Give & Get Love in Healthy Ways
Today, I’m introducing Happy Mom Habit #7. I believe that in order to be a Happy Mom, you must learn how to give and get love in healthy ways.
Giving love well takes a lot of work and receiving it is even harder for most of us. Sure, we feel love intensely and we do the best we can in loving our kids, but we wonder of how well we are doing.
We need to know that we are doing it right. Because if we fail at this–giving love in a healthy, meaningful way to our children–we feel that we might as well hang up this whole mothering thing. Sure, it sounds simple, natural, romantic and easy. But it isn’t.
It is gritty. It makes us feel crazy and exhausted but we must continue to work at it because without giving or getting love, life wouldn’t be worth living.
The Giving — Why we muddy love with need and expectations:
Before our children are born, we begin painting pictures of what they will be and what they will give us. After we have them, our expectations continue. We want them to behave a certain way or excel at certain things. We want them to be academically strong and physically strong.
High expectations are good for kids but they are not synonymous with love.
That is extremely important because when kids feel that they need to meet our expectations of their behavior, appearance or performance in order to get love from us, they feel trapped. Every child should know that regardless of what she does, even if it means that she sits in her closet for the rest of her life, we will love her and express our love to her. When we do that, we love unconditionally.
What do you think? I’d love to hear your feedback…











One Response to “Give & Get Love in Healthy Ways”
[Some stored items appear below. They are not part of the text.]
## config.mk

```make
export PLATFORM = sky130hd
export DESIGN_NAME = rcon_counter
export DESIGN_NICKNAME = d
export VERILOG_FILES = /design/src/rtl/rcon_counter.sv
export SDC_FILE = /design/constraint.sdc
export NUM_CORES = 1
export LEC_CHECK = 0
export BUFFER_PORTS_ARGS = -buffer_cell sky130_fd_sc_hd__buf_2
export CORE_UTILIZATION = 40
export CTS_CLUSTER_SIZE = 16
export DETAILED_ROUTE_END_ITERATION = 16
export PLACE_DENSITY = 0.69
export SLEW_MARGIN = 10
export SYNTH_ARGS = -nofsm -noshare
export SYNTH_HDL_FRONTEND = slang
export SYNTH_SLANG_ARGS = --single-unit
```

## constraint.sdc

```tcl
create_clock -name clk -period 1.2 [get_ports clk]
set_clock_uncertainty 0.2 [all_clocks]
set_input_delay 0.18 -clock clk [delete_from_list [all_inputs] [get_ports clk]]
set_output_delay 0.18 -clock clk [all_outputs]
set_load 0.01 [all_outputs]
```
The love between a parent (mom) and child is not symmetrical as would be, say, the love between a husband and wife. The mode in which a parent gives love to a child is, therefore, much different than the mode in which the child reciprocates love back to the parent. The parent expresses love through unending sacrifice and devotion to the child’s physical, mental, emotional, and spiritual well being. This love is not contingent in any way on the child earning it. The parent-to-child love is part of the genetic and spiritual code of normal human existence.
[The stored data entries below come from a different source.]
File: config.mk
export PLATFORM = sky130hd
export DESIGN_NAME = usb_bit_rx
export DESIGN_NICKNAME = d
export VERILOG_FILES = /design/src/rtl/usb_rx_pkg.sv /design/src/rtl/usb_rx_sync_hunt.sv /design/src/rtl/usb_rx_destuff.sv /design/src/rtl/usb_rx_byte_pack.sv /design/src/rtl/usb_bit_rx.sv
export SDC_FILE = /design/constraint.sdc
export NUM_CORES = 1
export LEC_CHECK = 0
export BUFFER_PORTS_ARGS = -buffer_cell sky130_fd_sc_hd__clkbuf_2
export CELL_PAD_IN_SITES_DETAIL_PLACEMENT = 1
export CELL_PAD_IN_SITES_GLOBAL_PLACEMENT = 1
export CORE_UTILIZATION = 40
export CTS_BUF_LIST = sky130_fd_sc_hd__clkbuf_8
export DETAILED_ROUTE_END_ITERATION = 6
export PLACE_DENSITY = 0.78
export SKIP_CTS_REPAIR_TIMING = 1
export SLEW_MARGIN = 20
export SYNTH_ARGS = -nofsm -noshare
export SYNTH_HDL_FRONTEND = slang
export SYNTH_SLANG_ARGS = --single-unit
export TNS_END_PERCENT = 5
File: constraint.sdc
create_clock -name clk -period 2.2 [get_ports clk]
set_input_delay 0.44 -clock clk [delete_from_list [all_inputs] [get_ports clk]]
set_output_delay 0.44 -clock clk [all_outputs]
set_load 0.01 [all_outputs]
File: src/rtl/usb_rx_pkg.sv
package usb_rx_pkg;

    // Line state codes, {D+, D-}
    typedef enum logic [1:0] {
        LN_SE0 = 2'b00,
        LN_K   = 2'b01,
        LN_J   = 2'b10,
        LN_SE1 = 2'b11
    } line_e;

    // Synchronization pattern length and shape, oldest sample in the MSB,
    // a K sample is 1 and a J sample is 0: K J K J K J K K
    localparam int SYNC_LEN = 8;
    localparam logic [SYNC_LEN-1:0] SYNC_PAT = 8'b1010_1011;

    typedef enum logic [0:0] {
        ST_HUNT = 1'b0,
        ST_DATA = 1'b1
    } rx_state_e;

endpackage

File: src/rtl/usb_rx_sync_hunt.sv
module usb_rx_sync_hunt
    import usb_rx_pkg::*;
(
    input  logic  clk,
    input  logic  rst_n,
    input  logic  enable_i,
    input  logic  strobe_i,
    input  line_e line_i,
    output logic  hit_o
);
    localparam int HW = SYNC_LEN - 1;
    localparam int FW = $clog2(SYNC_LEN);
    localparam logic [FW-1:0] FULL = FW'(HW);

    typedef struct packed {
        logic [HW-1:0] hist;
        logic [FW-1:0] fill;
    } hunt_t;

    hunt_t hunt_d, hunt_q;
    logic  is_k, is_lvl;

    always_comb begin
        is_k   = (line_i == LN_K);
        is_lvl = (line_i == LN_K) || (line_i == LN_J);
        hit_o  = enable_i && strobe_i && is_lvl && (hunt_q.fill == FULL)
                 && ({hunt_q.hist, is_k} == SYNC_PAT);

        hunt_d = hunt_q;
        if (!enable_i || hit_o) begin
            hunt_d = '0;
        end else if (strobe_i) begin
            if (!is_lvl) begin
                hunt_d = '0;
            end else begin
                hunt_d.hist = {hunt_q.hist[HW-2:0], is_k};
                if (hunt_q.fill != FULL) begin
                    hunt_d.fill = hunt_q.fill + 1'b1;
                end
            end
        end
    end

    always_ff @(posedge clk or negedge rst_n) begin
        if (!rst_n) begin
            hunt_q <= '0;
        end else begin
            hunt_q <= hunt_d;
        end
    end

endmodule

File: src/rtl/usb_rx_destuff.sv
module usb_rx_destuff #(
    parameter int MAX_RUN = 6
) (
    input  logic clk,
    input  logic rst_n,
    input  logic restart_i,
    input  logic step_i,
    input  logic bit_i,
    output logic drop_o,
    output logic viol_o
);
    localparam int CW = $clog2(MAX_RUN + 1);
    localparam logic [CW-1:0] LIMIT = CW'(MAX_RUN);

    typedef struct packed {
        logic [CW-1:0] run;
    } run_t;

    run_t run_d, run_q;
    logic at_limit;

    always_comb begin
        at_limit = (run_q.run == LIMIT);
        drop_o   = at_limit && !bit_i;
        viol_o   = at_limit && bit_i;

        run_d = run_q;
        if (restart_i) begin
            // The closing K of the sync pattern is the first 1 of a run
            run_d.run = CW'(1);
        end else if (step_i) begin
            if (at_limit || !bit_i) begin
                run_d.run = '0;
            end else begin
                run_d.run = run_q.run + 1'b1;
            end
        end
    end

    always_ff @(posedge clk or negedge rst_n) begin
        if (!rst_n) begin
            run_q <= '0;
        end else begin
            run_q <= run_d;
        end
    end

endmodule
The child, on the other hand, shows love back to the parent in keeping the family code, honoring the parent’s value system, etc. In short, the child shows love back to the parent by striving to live up to the parent’s expectations of them. In my view, a parent must give the child clear expectations so that the child will then have a vehicle by which to express their love back to the parent. If expectations aren’t there, the child is powerless to express love back to their parent.
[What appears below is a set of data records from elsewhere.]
==> src/rtl/sc_pkg.sv <==
package sc_pkg;
  localparam int NST     = 6;
  localparam int WAKE_W  = 7;
  localparam int ST_NORM = 0;
  localparam int ST_HALT = 1;
  localparam int ST_HSNP = 2;
  localparam int ST_PEND = 3;
  localparam int ST_GRNT = 4;
  localparam int ST_GSNP = 5;
  localparam int WK_BINIT = 1;
  localparam int WK_RESET = 5;

  typedef struct packed {
    logic enterPend;
    logic inPend;
    logic holdBinit;
    logic earlyRelease;
  } scStrobes_t;
endpackage

==> src/rtl/sc_ctrl.sv <==
module sc_ctrl
  import sc_pkg::*;
(
  input  logic           clk,
  input  logic           rstPor,
  input  logic           stopReqN,
  input  logic           haltReq,
  input  logic           snoopHit,
  input  logic           snoopDone,
  input  logic           wakeAny,
  input  logic           readyGrant,
  output logic [NST-1:0] stQ,
  output scStrobes_t     strobes
);
  logic [NST-1:0] stD;

  always_comb begin
    stD = '0;
    if (stQ[ST_NORM]) begin
      if (!stopReqN)    stD[ST_PEND] = 1'b1;
      else if (haltReq) stD[ST_HALT] = 1'b1;
      else              stD[ST_NORM] = 1'b1;
    end else if (stQ[ST_HALT]) begin
      if (snoopHit)      stD[ST_HSNP] = 1'b1;
      else if (!stopReqN) stD[ST_PEND] = 1'b1;
      else if (wakeAny)  stD[ST_NORM] = 1'b1;
      else               stD[ST_HALT] = 1'b1;
    end else if (stQ[ST_HSNP]) begin
      if (snoopDone) stD[ST_HALT] = 1'b1;
      else           stD[ST_HSNP] = 1'b1;
    end else if (stQ[ST_PEND]) begin
      if (readyGrant) stD[ST_GRNT] = 1'b1;
      else            stD[ST_PEND] = 1'b1;
    end else if (stQ[ST_GRNT]) begin
      if (snoopHit)      stD[ST_GSNP] = 1'b1;
      else if (stopReqN) stD[ST_NORM] = 1'b1;
      else               stD[ST_GRNT] = 1'b1;
    end else if (stQ[ST_GSNP]) begin
      if (snoopDone) stD[ST_GRNT] = 1'b1;
      else           stD[ST_GSNP] = 1'b1;
    end else begin
      stD[ST_NORM] = 1'b1;
    end
  end

  always_ff @(posedge clk or posedge rstPor) begin
    if (rstPor) stQ <= NST'(1) << ST_NORM;
    else        stQ <= stD;
  end

  always_comb begin
    strobes.enterPend    = stD[ST_PEND] && !stQ[ST_PEND];
    strobes.inPend       = stQ[ST_PEND];
    strobes.holdBinit    = stQ[ST_PEND] || stQ[ST_GRNT] || stQ[ST_GSNP];
    strobes.earlyRelease = stQ[ST_PEND] && stopReqN;
  end

  p_onehot_r2: assert property (@(posedge clk) disable iff (rstPor)
    $onehot(stQ));
  p_grant_exit_r6: assert property (@(posedge clk) disable iff (rstPor)
    stQ[ST_GRNT] && stopReqN && !snoopHit |=> stQ[ST_NORM]);
  p_snoop_return_r8: assert property (@(posedge clk) disable iff (rstPor)
    stQ[ST_GSNP] && snoopDone |=> stQ[ST_GRNT]);
  p_snoop_hold_r9: assert property (@(posedge clk) disable iff (rstPor)
    (stQ[ST_HSNP] || stQ[ST_GSNP]) && !snoopDone |=> $stable(stQ));
endmodule

==> src/rtl/sc_dpath.sv <==
module sc_dpath
  import sc_pkg::*;
#(
  parameter int NUM_DIE     = 2,
  parameter int ENTRY_DELAY = 4,
  parameter int MAX_LAT     = 20
)(
  input  logic               clk,
  input  logic               rstPor,
  input  scStrobes_t         strobes,
  input  logic [NUM_DIE-1:0] ackDone,
  input  logic               binitEvt,
  input  logic               resetEvt,
  input  logic               binitClr,
  output logic [NUM_DIE-1:0] ackReq,
  output logic               readyGrant,
  output logic               binitPending,
  output logic               protoErr
);
  localparam int IDX_W = $clog2(NUM_DIE + 1);
  localparam int WIN_W = $clog2(MAX_LAT + 1);

  logic [IDX_W-1:0]   issueIdx;
  logic [NUM_DIE-1:0] doneMask;
  logic [WIN_W-1:0]   winCnt;
  logic               allDone;

  assign allDone = &doneMask;

  always_ff @(posedge clk or posedge rstPor) begin
    if (rstPor) begin
      issueIdx <= '0;
      doneMask <= '0;
      winCnt   <= '0;
    end else if (strobes.enterPend) begin
      issueIdx <= '0;
      doneMask <= '0;
      winCnt   <= '0;
    end else if (strobes.inPend) begin
      if (issueIdx != IDX_W'(NUM_DIE)) issueIdx <= issueIdx + 1'b1;
      doneMask <= doneMask | ackDone;
      if (allDone && winCnt != WIN_W'(ENTRY_DELAY)) winCnt <= winCnt + 1'b1;
    end
  end

  for (genvar d = 0; d < NUM_DIE; d++) begin : g_ack
    assign ackReq[d] = strobes.inPend && (issueIdx == IDX_W'(d));
  end

  assign readyGrant = strobes.inPend && allDone && (winCnt == WIN_W'(ENTRY_DELAY));

  always_ff @(posedge clk or posedge rstPor) begin
    if (rstPor) begin
      binitPending <= 1'b0;
      protoErr     <= 1'b0;
    end else if (resetEvt) begin
      binitPending <= 1'b0;
      protoErr     <= 1'b0;
    end else begin
      if (binitClr)                               binitPending <= 1'b0;
      else if (strobes.holdBinit && binitEvt)     binitPending <= 1'b1;
      if (strobes.earlyRelease)                   protoErr     <= 1'b1;
    end
  end

  p_ack_onehot_r4: assert property (@(posedge clk) disable iff (rstPor)
    $onehot0(ackReq));
  p_ack_pulse_r4: assert property (@(posedge clk) disable iff (rstPor)
    ackReq[0] |=> !ackReq[0]);
  p_grant_leaves_pend_r5: assert property (@(posedge clk) disable iff (rstPor)
    readyGrant |=> !strobes.inPend);
  p_window_bound_r5: assert property (@(posedge clk) disable iff (rstPor)
    strobes.inPend && allDone |-> winCnt < WIN_W'(MAX_LAT));
  p_err_sticky_r7: assert property (@(posedge clk) disable iff (rstPor)
    protoErr && !resetEvt |=> protoErr);
  p_binit_rise_r10: assert property (@(posedge clk) disable iff (rstPor)
    $rose(binitPending) |-> $past(strobes.holdBinit));
endmodule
I’m saying all this assuming normal parent/child relationships. Things go off track when the child has no expectations on which to hang their love, or if the parent expects the child to mirror their love in the form of devotion. This is also how I see God’s love modeled for his children. His love is unconditional and comes to us first. Our love is secondarily back to Him, and is demonstrated by how we keep His commandments (John 14:15) and strive to live up His expectations. In my view, a “sin” is missing the mark on what God expects of his kids.